After the university canceled its agreement with Immunize Nevada, state officials said they established a contract directly with UNLV to fund the work that took place.

Along with entering into a new contract with UNLV, state officials said its immunization program is collaborating with medical societies to help educate providers about vaccines and is working with various immunization-focused groups, providers and community health care workers to understand and address vaccination gaps in Nevada.

One example of a collaborative effort officials pointed to was a June 13 event hosted by the California-based, not-for-profit health care company Dignity Health, which operates hospitals and ancillary care facilities in Nevada, California and Arizona. The in-person event which also had virtual attendees included more than 180 individuals representing government agencies, health districts, tribal health centers and other organizations. Attendees focused on immunization data and vaccination gaps by region. 

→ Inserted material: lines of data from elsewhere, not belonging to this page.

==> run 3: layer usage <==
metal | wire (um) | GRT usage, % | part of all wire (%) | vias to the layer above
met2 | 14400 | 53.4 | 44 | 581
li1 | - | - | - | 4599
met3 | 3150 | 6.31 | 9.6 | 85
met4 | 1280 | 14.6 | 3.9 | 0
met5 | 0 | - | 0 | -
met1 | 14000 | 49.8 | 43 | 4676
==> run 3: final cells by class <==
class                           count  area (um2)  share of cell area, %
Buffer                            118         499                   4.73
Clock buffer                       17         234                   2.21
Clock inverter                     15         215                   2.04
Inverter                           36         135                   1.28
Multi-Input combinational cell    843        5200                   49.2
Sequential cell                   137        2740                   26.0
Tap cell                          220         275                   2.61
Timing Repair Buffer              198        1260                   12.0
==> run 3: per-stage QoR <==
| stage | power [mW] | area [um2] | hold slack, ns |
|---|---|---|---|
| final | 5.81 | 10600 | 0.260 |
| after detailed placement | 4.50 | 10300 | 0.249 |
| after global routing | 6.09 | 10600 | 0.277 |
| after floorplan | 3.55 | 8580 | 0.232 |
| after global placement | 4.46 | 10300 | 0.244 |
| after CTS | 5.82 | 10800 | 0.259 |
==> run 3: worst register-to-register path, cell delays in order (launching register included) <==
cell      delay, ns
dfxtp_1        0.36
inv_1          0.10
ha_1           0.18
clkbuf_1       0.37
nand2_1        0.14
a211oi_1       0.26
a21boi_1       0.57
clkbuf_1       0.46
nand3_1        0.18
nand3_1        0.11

State officials said Dignity Health will summarize the meeting for the state’s Department of Public and Behavioral Health, centered on what an Immunization Coalition in Nevada should prioritize.

In the meantime, officials said the state’s immunization program is focused on ensuring people have access to information about vaccine clinics and other immunization opportunities.

Already, Northern Nevada Public Health and the Southern Nevada Health District have begun hosting their annual back-to-school vaccine clinics, offering the vaccines required to attend school alongside additional non-required but encouraged vaccinations, such as HPV, COVID-19 and flu.

“Every year, routine back-to-school vaccine clinics are offered through Community Health Nurse Service locations, Local Health Authorities, Federally Qualified Health Centers, Community Health Clinics and other community-based organizations,” state officials said in an email.

Recouping the grant funding and unpaid staff members

State officials with the Division of Public and Behavioral Health said in an email that it directed Immunize Nevada to repay the $292,000 in grant funding or show proof of payments to vendors in December 2023 and asked again in the grant termination letter it sent in March. 

Officials said they have yet to receive the funding, and the state is consulting with the deputy attorney general on its next steps. 

In April, Duckworth, the director of Immunize Nevada, was announced as the new executive director of a Nashville-based mental health nonprofit, National Alliance on Mental Illness (NAMI) Davidson County. Following inquiries from The Nevada Independent, NAMI Davidson County later removed the announcement from its website and confirmed that the nonprofit no longer employed Duckworth.

Duckworth did not respond to a question at that time from The Nevada Independent about whether the announcement marked the end of her time with Immunize Nevada or if she would be helping with a transition.

Duckworth is still listed as the registered agent for Immunize Nevada on the secretary of state’s business portal, SilverFlume, and state officials said they are still communicating with Duckworth through her Immunize Nevada email.

Immunize Nevada’s SilverFlume listing page indicates the organization’s address has changed from a Reno post office box to a residential apartment address in South Reno. Public records indicate the address is Duckworth’s.

State officials confirmed the division has been in contact with former Immunize Nevada staff members who were not paid and said the division provided information for the Office of the Labor Commissioner, where former staff can file a claim. 

“At this time, it is the understanding of the Division that Immunize Nevada staff have not been fully paid but the organization will receive its final reimbursement from the Division shortly,” officials wrote in a statement.